Roma li, 15.05.2007

 Decine di antenne per la telefonia cellulare vengono istallate ogni giorno sul territorio della nostra regione, vicino a scuole e zone densamente abitate, in barba alle più elementari norme di precauzione per la salute umana.– sostiene in una nota Claudio Pelagallo Vicepresidente Regionale dei Verdi- centinaia i comitati spontanei che protestano contro il proliferare selvaggio di antenne, (oltre cento solo a Roma),  i cittadini si sentono impotenti e sfiduciati davanti allo strapotere delle compagnie telefoniche che approfittano dell’ambiguità delle normative in vigore e disponendo di agguerriti e ben pagati uffici legali vincono quasi tutti i ricorsi al TAR verso i blocchi temporanei messi in atto dai comuni.

Occorre giungere ad una rapida approvazione della Proposta di Legge n° 131 del 22.3.06 adottata con dalla Giunta Regionale il 23 febbraio dello scorso anno  “Norme concernenti gli impianti radioelettrici con frequenza di trasmissione fino a 300 GHz e gli elettrodotti” ferma da mesi in Commissione Ambiente superando le resistenze provenienti dalla stessa maggioranza.

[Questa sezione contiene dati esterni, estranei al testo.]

--- src/rtl/fu_alu_pipe_pkg.sv ---
// Shared types for the pipelined integer ALU functional unit: RS/CDB payloads,
// decoded-op encoding, ALU opcode constants and the ROB age test.
package fu_alu_pipe_pkg;

  localparam int ALU_XLEN      = 32;
  localparam int ALU_ROB_DEPTH = 16;
  localparam int ALU_TAG_W     = $clog2(ALU_ROB_DEPTH);
  localparam int ALU_PREG_W    = 7;

  localparam logic [6:0] OPC_ALU_IMM = 7'b0010011;
  localparam logic [6:0] OPC_ALU_REG = 7'b0110011;
  localparam logic [6:0] OPC_LUI     = 7'b0110111;

  typedef enum logic [3:0] {
    OP_NONE = 4'd0,
    OP_ADD  = 4'd1,
    OP_SUB  = 4'd2,
    OP_SLL  = 4'd3,
    OP_SLT  = 4'd4,
    OP_SLTU = 4'd5,
    OP_XOR  = 4'd6,
    OP_SRL  = 4'd7,
    OP_SRA  = 4'd8,
    OP_OR   = 4'd9,
    OP_AND  = 4'd10,
    OP_LUI  = 4'd11
  } alu_op_e;

  typedef struct packed {
    logic [6:0]            opcode;
    logic [2:0]            func3;
    logic [6:0]            func7;
    logic [ALU_XLEN-1:0]   imm;
    logic [ALU_PREG_W-1:0] pd;
    logic [ALU_TAG_W-1:0]  rob_index;
  } rs_data;

  typedef struct packed {
    logic [ALU_PREG_W-1:0] p_alu;
    logic [ALU_TAG_W-1:0]  rob_fu_alu;
    logic [ALU_XLEN-1:0]   data;
  } alu_data;

  // Distances are taken modulo ROB_DEPTH by the natural wrap of TAG_W-bit subtraction.
  function automatic logic rob_younger(input logic [ALU_TAG_W-1:0] t,
                                       input logic [ALU_TAG_W-1:0] br,
                                       input logic [ALU_TAG_W-1:0] tail);
    logic [ALU_TAG_W-1:0] d_t;
    logic [ALU_TAG_W-1:0] d_tail;
    d_t    = t - br;
    d_tail = tail - br;
    return (d_t != '0) && (d_t < d_tail);
  endfunction

endpackage
**src/rtl/seg_display_scheduler_pkg.sv**
```systemverilog
// seg_disp_pkg: shared constants, state encoding and digit helpers for the
// 7-segment display scheduler.
//   ST_IDLE/ST_ON/ST_GAP : FSM state encodings
//   NUM_DIGITS, DIGIT_W  : display geometry
//   ANODE_OFF            : active-low "all digits dark" pattern
package seg_disp_pkg;

    localparam logic [1:0] ST_IDLE = 2'd0;
    localparam logic [1:0] ST_ON   = 2'd1;
    localparam logic [1:0] ST_GAP  = 2'd2;

    localparam int         NUM_DIGITS = 4;
    localparam int         DIGIT_W    = 4;
    localparam logic [3:0] ANODE_OFF  = 4'b1111;

    typedef enum logic [1:0] {
        S_IDLE = ST_IDLE,
        S_ON   = ST_ON,
        S_GAP  = ST_GAP
    } state_t;

    // Hex nibble shown in digit slot idx.
    function automatic logic [DIGIT_W-1:0] digit_of(input logic [15:0] v,
                                                    input logic [1:0]  idx);
        return v[DIGIT_W*idx +: DIGIT_W];
    endfunction

    // Active-low one-hot anode for digit idx.
    function automatic logic [3:0] anode_of(input logic [1:0] idx);
        return ~(4'b0001 << idx);
    endfunction

    // True when every digit from idx upward is zero.
    function automatic logic upper_zero(input logic [15:0] v,
                                        input logic [1:0]  idx);
        return (v >> (DIGIT_W*idx)) == 16'd0;
    endfunction

endpackage

```
**src/rtl/seg_display_scheduler_phase_counter.sv**
```systemverilog
// seg_phase_counter: slot duration counter for the display scheduler.
// Counts 0..term, returns to 0 after term, holds 0 while clr is set.
//   clkin  : clock
//   reset  : synchronous active-high reset
//   clr    : synchronous clear (dominates en)
//   en     : advance the count
//   term   : terminal count for the current slot (duration-1)
//   count  : current count
//   done   : count has reached term; the slot ends on this edge
module seg_phase_counter #(
    parameter int CNT_W = 17
) (
    input  logic             clkin,
    input  logic             reset,
    input  logic             clr,
    input  logic             en,
    input  logic [CNT_W-1:0] term,
    output logic [CNT_W-1:0] count,
    output logic             done
);

    assign done = (count == term);

    always_ff @(posedge clkin) begin
        if (reset || clr)
            count <= '0;
        else if (en)
            count <= done ? '0 : count + 1'b1;
    end

endmodule

```
**src/rtl/seg_display_scheduler.sv**
```systemverilog
// seg_display_scheduler: time-multiplexes a 16-bit value onto a 4-digit
// common-anode 7-segment display. New values arrive over valid/ready into a
// pend register and are copied to the displayed shadow only at a frame
// boundary (or while idle), so a frame never mixes two values.
//   clkin, reset          : clock, synchronous active-high reset
//   enable                : 1 = scan, 0 = blank and idle
//   load_valid/load_data  : offered value (digit0 = [3:0])
//   load_ready            : pend register is empty
//   anode                 : active-low one-hot digit enable
//   nibble                : hex value for the segment decoder, 0 when dark
//   digit_sel             : current/last digit slot
//   frame_tick            : one-cycle pulse after each frame boundary
// Optional build macro LEAD_ZERO_BLANK_EN: blank leading zero digits
// (digit 0 always shows).
module seg_display_scheduler
    import seg_disp_pkg::*;
#(
    parameter int ON_CYCLES  = 100000,
    parameter int GAP_CYCLES = 1000,
    parameter int CNT_W      = 17
) (
    input  logic        clkin,
    input  logic        reset,
    input  logic        enable,
    input  logic        load_valid,
    input  logic [15:0] load_data,
    output logic        load_ready,
    output logic [3:0]  anode,
    output logic [3:0]  nibble,
    output logic [1:0]  digit_sel,
    output logic        frame_tick
);

    localparam logic [CNT_W-1:0] ON_T  = CNT_W'(ON_CYCLES - 1);
    localparam logic [CNT_W-1:0] GAP_T = CNT_W'(GAP_CYCLES - 1);
    localparam logic [1:0]       LAST  = 2'(NUM_DIGITS - 1);

    state_t      state, st_nx;
    logic [1:0]  dsel_nx;
    logic [15:0] pend, shadow, shadow_nx;
    logic        pend_full;
    logic        boundary, xfer, accept, blank, lit;
    logic [CNT_W-1:0] count, term;
    logic        done;

    assign load_ready = ~pend_full;
    assign accept     = load_valid & load_ready;
    assign term       = (state == S_GAP) ? GAP_T : ON_T;

    seg_phase_counter #(.CNT_W(CNT_W)) u_cnt (
        .clkin (clkin),
        .reset (reset),
        .clr   (st_nx == S_IDLE),
        .en    (state != S_IDLE),
        .term  (term),
        .count (count),
        .done  (done)
    );

    always_comb begin
        st_nx    = state;
        dsel_nx  = digit_sel;
        boundary = 1'b0;
        case (state)
            S_IDLE: begin
                dsel_nx = 2'd0;
                if (enable) st_nx = S_ON;
            end
            S_ON: begin
                if (!enable) begin
                    st_nx   = S_IDLE;
                    dsel_nx = 2'd0;
                end else if (done) begin
                    if (GAP_CYCLES == 0) begin
                        dsel_nx  = digit_sel + 2'd1;
                        boundary = (digit_sel == LAST);
                    end else begin
                        st_nx = S_GAP;
                    end
                end
            end
            S_GAP: begin
                if (!enable) begin
                    st_nx   = S_IDLE;
                    dsel_nx = 2'd0;
                end else if (done) begin
                    st_nx    = S_ON;
                    dsel_nx  = digit_sel + 2'd1;
                    boundary = (digit_sel == LAST);
                end
            end
            default: begin
                st_nx   = S_IDLE;
                dsel_nx = 2'd0;
            end
        endcase

        xfer      = pend_full && (boundary || state == S_IDLE);
        // Outputs are built from the next shadow so a transfer is visible
        // in the very first ON cycle of digit 0.
        shadow_nx = xfer ? pend : shadow;
`ifdef LEAD_ZERO_BLANK_EN
        blank = (dsel_nx != 2'd0) && upper_zero(shadow_nx, dsel_nx);
`else
        blank = 1'b0;
`endif
        lit = (st_nx == S_ON) && !blank;
    end

    always_ff @(posedge clkin) begin
        if (reset) begin
            state      <= S_IDLE;
            anode      <= ANODE_OFF;
            nibble     <= 4'd0;
            digit_sel  <= 2'd0;
            frame_tick <= 1'b0;
            shadow     <= 16'd0;
            pend       <= 16'd0;
            pend_full  <= 1'b0;
        end else begin
            state      <= st_nx;
            digit_sel  <= dsel_nx;
            frame_tick <= boundary;
            shadow     <= shadow_nx;
            anode      <= lit ? anode_of(dsel_nx) : ANODE_OFF;
            nibble     <= lit ? digit_of(shadow_nx, dsel_nx) : 4'd0;
            // accept and xfer are mutually exclusive (ready low while full)
            if (accept) begin
                pend      <= load_data;
                pend_full <= 1'b1;
            end else if (xfer) begin
                pend_full <= 1'b0;
            end
        end
    end

endmodule
```
**config.mk**
```make
export PLATFORM = sky130hd
export DESIGN_NAME = seg_display_scheduler
export DESIGN_NICKNAME = d
export VERILOG_FILES = /design/src/rtl/seg_display_scheduler_pkg.sv /design/src/rtl/seg_display_scheduler_phase_counter.sv /design/src/rtl/seg_display_scheduler.sv
export SDC_FILE = /design/constraint.sdc
export NUM_CORES = 1
export LEC_CHECK = 0
export ABC_AREA = 1
export CELL_PAD_IN_SITES_DETAIL_PLACEMENT = 0
export CELL_PAD_IN_SITES_GLOBAL_PLACEMENT = 2
export CORE_ASPECT_RATIO = 0.5
export CORE_MARGIN = 2
export CORE_UTILIZATION = 32
export DETAILED_ROUTE_END_ITERATION = 10
export PLACE_DENSITY_LB_ADDON = 0.1
export SYNTH_ARGS = -nofsm -noshare
export SYNTH_HDL_FRONTEND = slang
export SYNTH_SLANG_ARGS = --single-unit
export TNS_END_PERCENT = 1
```
**constraint.sdc**
```tcl
create_clock -name clkin -period 2.5 [get_ports clkin]
set_input_delay 0.375 -clock clkin [delete_from_list [all_inputs] [get_ports clkin]]
set_output_delay 0.375 -clock clkin [all_outputs]
set_load 0.02 [all_outputs]
```
Word level (Yosys, flattened, before mapping)
Index checks and enable logic that the tools add are counted.
{"block": "totals", "elab_cells": 48, "in_bits": 20, "output_inout_bits": 12, "regBits": 63}
{"block": "classes", "n_eq_ne": 5, "n_bitwise": 4, "reduce_logical": 8, "mux": 18, "shifts": 2, "addsub": 2}
{"cell": "17-bit 2-to-1 mux", "count": 2}
{"cell": "17-bit by 1-bit adder with 17-bit output (second input constant)", "count": 1}
{"cell": "17-bit equality test", "count": 1}
{"cell": "16-bit 2-to-1 mux", "count": 1}
{"cell": "2-bit 2-to-1 mux", "count": 8}
{"cell": "16-bit by 5-bit indexed part select with 4-bit output", "count": 1}
{"cell": "2-bit case mux with 3 select lines", "count": 1}
{"cell": "1-bit 2-to-1 mux", "count": 5}
{"cell": "2-bit by 1-bit equality test with 1-bit output (second input constant)", "count": 2}
{"cell": "2-bit equality test (second input constant)", "count": 2}
{"cell": "2-bit zero test", "count": 2}
{"cell": "4-bit NOT", "count": 1}
{"cell": "2-bit case mux with 2 select lines", "count": 1}
{"cell": "2-bit nonzero test", "count": 2}
{"cell": "1-bit by 2-bit left shift with 4-bit output (first input constant)", "count": 1}
{"cell": "2-bit by 1-bit adder with 2-bit output (second input constant)", "count": 1}
{"cell": "1-bit logical OR", "count": 2}
{"cell": "1-bit NOT", "count": 2}
{"cell": "2-bit OR reduction", "count": 1}
{"cell": "1-bit AND", "count": 1}
{"cell": "1-bit logical AND", "count": 1}

Longest topological paths before layout
Gate-level depths: netlist (run 1).
{"block": "depth", "ltp_word": 10, "mapped_depth": 18, "depth_no_buf": 17}

Hierarchy
A second synthesis (run 1) with hierarchy kept.
{"block": "unflattened", "cells_unflattened": 433, "hier_area_um2": 2992.9}
{"module": "seg_display_scheduler", "n_inst": 1, "cells_each": 265, "area_each_um2": 1910.6, "seq_area_each_um2": 920.9}
{"module": "seg_phase_counter", "n_inst": 1, "cells_each": 168, "area_each_um2": 1082.3, "seq_area_each_um2": 340.3}

Least setup slack after synthesis (run 1)
OpenSTA, ideal clock, no wires.
{"block": "synth_path", "path_type": "register -> register", "start": "reg state[0]", "end": "reg u_cnt.count[16]", "setup_ns": 0.121, "n_path_buf": 2, "synth_period_minus_slack_ns": 2.041, "slack_ns": 0.459, "t_required_ns": 2.379, "path_stages_with_launch": 15, "arrival_time_ns": 1.920, "path_cell_list": "dfxtp_1 > inv_1 > ha_1 > buf_6 > nor2_1 > nand2_2 > a21oi_4 > nand2_2 > a21oi_1 > o21ai_2 > nand2_2 > nand2_4 > nand2_4 > buf_8 > nor2_4"}
{"block": "synth_via", "elab_chain_len": 8, "word_cells_on_any_way": 15, "cone_classes": "3 x eq/ne; 8 x mux; 4 x reduce/logical"}
{"element": "from (decl)", "line": "seg_display_scheduler.sv:38", "text": "state_t state, st_nx;"}
{"element": "from (signal assigned)", "line": "seg_display_scheduler.sv:121", "text": "state <= st_nx;"}
{"element": "2-bit equality test", "line": "seg_display_scheduler.sv:48, seg_display_scheduler.sv:64"}
{"element": "17-bit 2-to-1 mux", "line": "seg_display_scheduler.sv:48", "text": "assign term = (state == S_GAP) ? GAP_T : ON_T;"}
{"element": "17-bit equality test", "line": "seg_display_scheduler_phase_counter.sv:22", "text": "assign done = (count == term);"}
{"element": "2-bit 2-to-1 mux, on equally long branches", "line": "seg_display_scheduler.sv:86, seg_display_scheduler.sv:73"}
{"element": "2-bit 2-to-1 mux, on equally long branches", "line": "seg_display_scheduler.sv:83, seg_display_scheduler.sv:70"}
{"element": "2-bit case mux with 3 select lines", "line": "seg_display_scheduler.sv:64", "text": "case (state)"}
{"element": "2-bit zero test", "line": "seg_display_scheduler.sv:53", "text": ".clr (st_nx == S_IDLE),"}
{"element": "1-bit logical OR", "line": "seg_display_scheduler_phase_counter.sv:25", "text": "if (reset || clr)"}
{"element": "to (signal assigned)", "line": "seg_display_scheduler_phase_counter.sv:28", "text": "count <= done ? '0 : count + 1'b1;"}
{"element": "to (decl)", "line": "seg_display_scheduler_phase_counter.sv:18", "text": "output logic [CNT_W-1:0] count,"}
Several ways; a longest one is shown, not always the timed one.
A chain may end at the register's enable or synchronous reset.

Final worst setup path (run 1)
{"block": "layout_path", "start": "reg state[0]", "end": "reg u_cnt.count[5]"}
The elaborated chain is that of the path after synthesis.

L’espandersi del fenomeno di proliferazione incontrollata delle fonti di inquinamento elettromagnetico non permette tentennamenti – conclude Pelagallo– occorre dotare la mostra regione di uno strumento normativo che consenta anche ai comuni di agire nella certezza delle leggi a difesa della salute dei cittadini e della salvaguardia ambientale.